Could your phone be carrying the flu?
Some doctors say your cell phone is a breeding ground for germs. We're constantly using them, but how often do you really give them a cleaning?
If you're like most people, hardly ever.
Studies show our phones can be layered with staph bacteria, fecal bacteria, and various viruses that can transmit pinkeye infections, colds, and even the flu.
But, cleaning your phone can get confusing. Alibaba Farzaneh owns the boost mobile store in the Westfield shopping center. He says people often damage their phones while attempting to clean them. "Almost everyday, people make a mistake," Farzaneh said. "They take the spray bottle and spray on the phone and try to wipe it. Moisture goes inside the phone, damages the battery or damages the memory card, and then they come over and say my phone is not working."

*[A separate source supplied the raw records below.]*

File: config.mk
export PLATFORM = sky130hd
export DESIGN_NAME = fft_serializer
export DESIGN_NICKNAME = d
export VERILOG_FILES = /design/src/rtl/fft_serializer.sv
export SDC_FILE = /design/constraint.sdc
export NUM_CORES = 1
export LEC_CHECK = 0
export BUFFER_PORTS_ARGS = -buffer_cell sky130_fd_sc_hd__buf_2
export CORE_MARGIN = 4
export CORE_UTILIZATION = 50
export CTS_CLUSTER_DIAMETER = 150
export DETAILED_ROUTE_END_ITERATION = 10
export PLACE_DENSITY = 0.82
export SETUP_SLACK_MARGIN = 0.2
export SKIP_LAST_GASP = 1
export SLEW_MARGIN = 20
export SYNTH_ARGS = -nofsm -noshare
export SYNTH_HDL_FRONTEND = slang
export SYNTH_SLANG_ARGS = --single-unit
File: constraint.sdc
create_clock -name clk -period 1.9 [get_ports clk]
set_input_delay 0.38 -clock clk [delete_from_list [all_inputs] [get_ports clk]]
set_output_delay 0.38 -clock clk [all_outputs]
set_load 0.05 [all_outputs]
File: src/rtl/fft_serializer.sv
// Purpose: unpacks one captured 16-bin spectrum frame into a bin-0-first word stream.
// Latency: a frame captured at edge N presents bin 0 from cycle N+1; one bin per cycle at full rate.
// Backpressure: out_ready low holds state and outputs; frames arriving mid-stream are dropped and flagged.
module fft_serializer #(
    parameter int W = 32
) (
    input  logic         clk,
    input  logic         rst,
    input  logic         fft_valid,
    input  logic [W-1:0] fft_d0,
    input  logic [W-1:0] fft_d1,
    input  logic [W-1:0] fft_d2,
    input  logic [W-1:0] fft_d3,
    input  logic [W-1:0] fft_d4,
    input  logic [W-1:0] fft_d5,
    input  logic [W-1:0] fft_d6,
    input  logic [W-1:0] fft_d7,
    input  logic [W-1:0] fft_d8,
    input  logic [W-1:0] fft_d9,
    input  logic [W-1:0] fft_d10,
    input  logic [W-1:0] fft_d11,
    input  logic [W-1:0] fft_d12,
    input  logic [W-1:0] fft_d13,
    input  logic [W-1:0] fft_d14,
    input  logic [W-1:0] fft_d15,
    input  logic         out_ready,
    output logic         out_valid,
    output logic [W-1:0] out_d,
    output logic [3:0]   out_idx,
    output logic         out_sof,
    output logic         out_eof,
    output logic         busy,
    output logic         overflow
);

    typedef enum logic {
        S_IDLE = 1'b0,
        S_SEND = 1'b1
    } state_t;

    state_t         state_q, state_d;
    logic [3:0]     idx_q, idx_d;
    logic           ovf_q, ovf_d;
    logic [W-1:0]   frame_q  [16];
    logic [W-1:0]   frame_in [16];

    logic           xfer;
    logic           last;
    logic           capture;
    logic           drop;

    // Gather the parallel bin ports into an indexable array.
    assign frame_in[0]  = fft_d0;
    assign frame_in[1]  = fft_d1;
    assign frame_in[2]  = fft_d2;
    assign frame_in[3]  = fft_d3;
    assign frame_in[4]  = fft_d4;
    assign frame_in[5]  = fft_d5;
    assign frame_in[6]  = fft_d6;
    assign frame_in[7]  = fft_d7;
    assign frame_in[8]  = fft_d8;
    assign frame_in[9]  = fft_d9;
    assign frame_in[10] = fft_d10;
    assign frame_in[11] = fft_d11;
    assign frame_in[12] = fft_d12;
    assign frame_in[13] = fft_d13;
    assign frame_in[14] = fft_d14;
    assign frame_in[15] = fft_d15;

    // Handshake events and next-state: a new frame is taken when idle or exactly on the final
    // transfer, giving zero-bubble back-to-back frames; any other arrival is a drop.
    always_comb begin
        xfer    = out_valid && out_ready;
        last    = xfer && (idx_q == 4'd15);
        capture = fft_valid && ((state_q == S_IDLE) || last);
        drop    = fft_valid && (state_q == S_SEND) && !last;

        state_d = state_q;
        idx_d   = idx_q;
        ovf_d   = ovf_q | drop;

        if (capture) begin
            state_d = S_SEND;
            idx_d   = 4'd0;
        end else if (last) begin
            state_d = S_IDLE;
            idx_d   = 4'd0;
        end else if (xfer) begin
            idx_d   = idx_q + 4'd1;
        end
    end

    // Control registers: state, bin index and the sticky overflow flag.
    always_ff @(posedge clk or negedge rst) begin
        if (!rst) begin
            state_q <= S_IDLE;
            idx_q   <= 4'd0;
            ovf_q   <= 1'b0;
        end else begin
            state_q <= state_d;
            idx_q   <= idx_d;
            ovf_q   <= ovf_d;
        end
    end

    // Frame buffer: all 16 bins written together on capture, untouched by dropped frames.
    always_ff @(posedge clk or negedge rst) begin
        if (!rst) begin
            for (int k = 0; k < 16; k++) begin
                frame_q[k] <= '0;
            end
        end else if (capture) begin
            for (int k = 0; k < 16; k++) begin
                frame_q[k] <= frame_in[k];
            end
        end
    end

    // Output decode from registered state only, so outputs are stable until the transfer.
    always_comb begin
        out_valid = (state_q == S_SEND);
        out_d     = out_valid ? frame_q[idx_q] : '0;
        out_idx   = out_valid ? idx_q : 4'd0;
        out_sof   = out_valid && (idx_q == 4'd0);
        out_eof   = out_valid && (idx_q == 4'd15);
        busy      = out_valid;
        overflow  = ovf_q;
    end

endmodule
==> metrics.md, run 1 <==
| Metric | Value |
|---|---|
| Crit path cell chain | `buf_12, buf_16, mux2i_4, a22oi_2, buf_4, a22oi_2, o211ai_1, clkbuf_16` |
| Tmin final | `between 3 and 4 ns` |
| Post-route ant nets | `0` |
| Initial Utilization | `50.8%` |
| Buffers on Ports | `between 500 and 600` |
| GPL Wtd Cong | `roughly 0.9` |
| Syn. warnings | `0` |
| Worst-path maximum fanout | `8` |
| HPWL after DPL | `around 66000 um` |
| Clock Path Buffers | `3` |
| Setup Viol. Count Final | `approximately 550` |
| Crit path launch type | `flop` |
| Synth Cell Area | `about 26000 um^2` |
| Fraction of layout instances using a drive strength above 1 | `a little over 60%` |
| TritonRoute pass-1 iters | `6` |
| Skew-Pair Late Insertion Delay | `about 0.64 ns` |
| Vias per cell | `6.08` |
| Core area | `51600 um^2` |
| Crit share post-route | `170%` |
| Largest net degree at the start of global routing | `between 60 and 70` |
| Final nets | `approximately 3.2k` |
| Slew headroom | `61.7%` |
| Rows | `a little over 80` |
| Pwr dens | `roughly 1800 nW/um^2` |
| FILL cells | `roughly 2.6k` |
| F_max | `0.310 GHz` |
| CP most frequent cell | `a22oi_2` |
| Seq/Total Area, Yosys | `49.4%` |
| Ys async rst share | `100%` |
| Clk_skew | `around 0.027 ns` |
| IO Pins | `between 500 and 600` |
| Final number of hold-violating endpoints | `0` |
| CP max stage delay | `0.59 ns` |
| WL final | `119000 um` |
| Top delay family on crit path | `buffers and inverters` |
| Die ar. | `56200 um^2` |
| Initial antenna violation count | `20` |
| Status | `finished with violations` |
| Setup WS pre-CTS | `-1.02 ns` |
| Crit path arrival time | `about 2.9 ns` |
| P&R area growth vs syn | `52.0%` |
| All-Layer GR Usage | `roughly 36%` |
| Global-route wire length before repair | `about 150000 um` |
| Crit path buf inv count | `4` |
| Failing checks | `negative setup slack` |
| Routed wire per std cell | `roughly 35 um` |
| Final Worst Setup Slack | `-1.33 ns` |
| Number of synthesized flops with an enable pin | `0` |
| RSZ-0062 raised after global routing | `true` |
| Die Wd | `around 240 um` |
| Clk sinks | `between 500 and 600` |
| Via count | `approximately 21k` |
| Critical Path End Type | `output port` |
| Worst Setup Path Type | `reg -> out` |
| Post-synthesis sequential element count | `~520` |
| Vias in the first global route | `22.2k` |
| HP Class | `in -> reg` |
| Area of the multi-input gates | `roughly 13000 um^2` |
| H-tree levels | `2` |
| Syn nets | `between 2k and 2.5k` |
| Fin. max-slew vios | `0` |
| Mean post-synth cell area | `16.9 um^2` |
| Clock buffer count from CTS | `57` |
| Leak | `around 0.018 uW` |
| Detailed Route Iter0 Violations | `just over 2k` |
| Most frequent cells in the layout | `buf_2, dfrtp_1, mux2_4` |
| Least-Margin Pin Slew | `0.559 ns` |
| DIE HEIGHT | `about 240 um` |
| Total Power | `about 73000 uW` |
| Synth unique cells | `37` |
| Max-cap violation count | `0` |
| Required time worst endpoint | `1.52 ns` |
| Peak supply drop | `~0.0012 V` |
| Top_reg_cell synth | `dfrtp_1` |
| Storage cell area | `between 10000 and 15000 um^2` |
| DRC | `0` |
| Clk pin slew, worst setup/hold paths | `approximately 0.070 ns` |
| Commonest non-fill, non-tap cell in the layout | `buf_2` |
| CTS tree | `done` |
| CTS root buf | `clkbuf_16` |
| Mapped Cells | `between 1.5k and 2k` |
| Slowest CP cell | `dfrtp_4` |
| Grt ovf | `0` |
## synth_stat cells (all sizes together), types with 2 or more instances
cell,instances,area (um^2)
a22oi,74,556
nor2b,3,18.8
ha,2,25.0
inv,4,15.0
a221oi,5,43.8
o211ai,21,158
and2,7,46.3
mux2i,123,1230
nand2,17,63.8
buf,100,1470
nand3,43,215
a21oi,2,10.0
dfrtp,518,13000
o21ai,17,85.1
nor2,6,22.5
clkbuf,19,71.3
mux4,70,1580
o31ai,2,15.0
mux2,512,7570
## routing by layer
metal | vias up | global-route usage (%) | share of wire (%)
met5 | - | 0 | 0.096
met4 | 18 | 20.7 | 8.7
met3 | 578 | 8.41 | 9.1
met2 | 1520 | 60.7 | 48
met1 | 10700 | 43.0 | 34
li1 | 8172 | - | -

Never use paper towels to wipe down your phone, the lint gets inside the cracks and crevices and causes damage. If you have a phone with a keypad, you can use cotton swabs to clean around those tiny buttons.
Also, remember to never apply or spray solution directly on your phone. Instead, pick up a lint free cloth or cotton wipe from your local drugstore or electronics store, and put some disinfectant on that before wiping down your phone.
But, be careful with household cleaners, which can be too harsh for a majority of phones. Window cleaners, aerosol sprays and ammonia are guaranteed to stain you phone or remove the finish.
Experts recommend cleaning your cell phone at least once a week, and even more often during cold and flu season.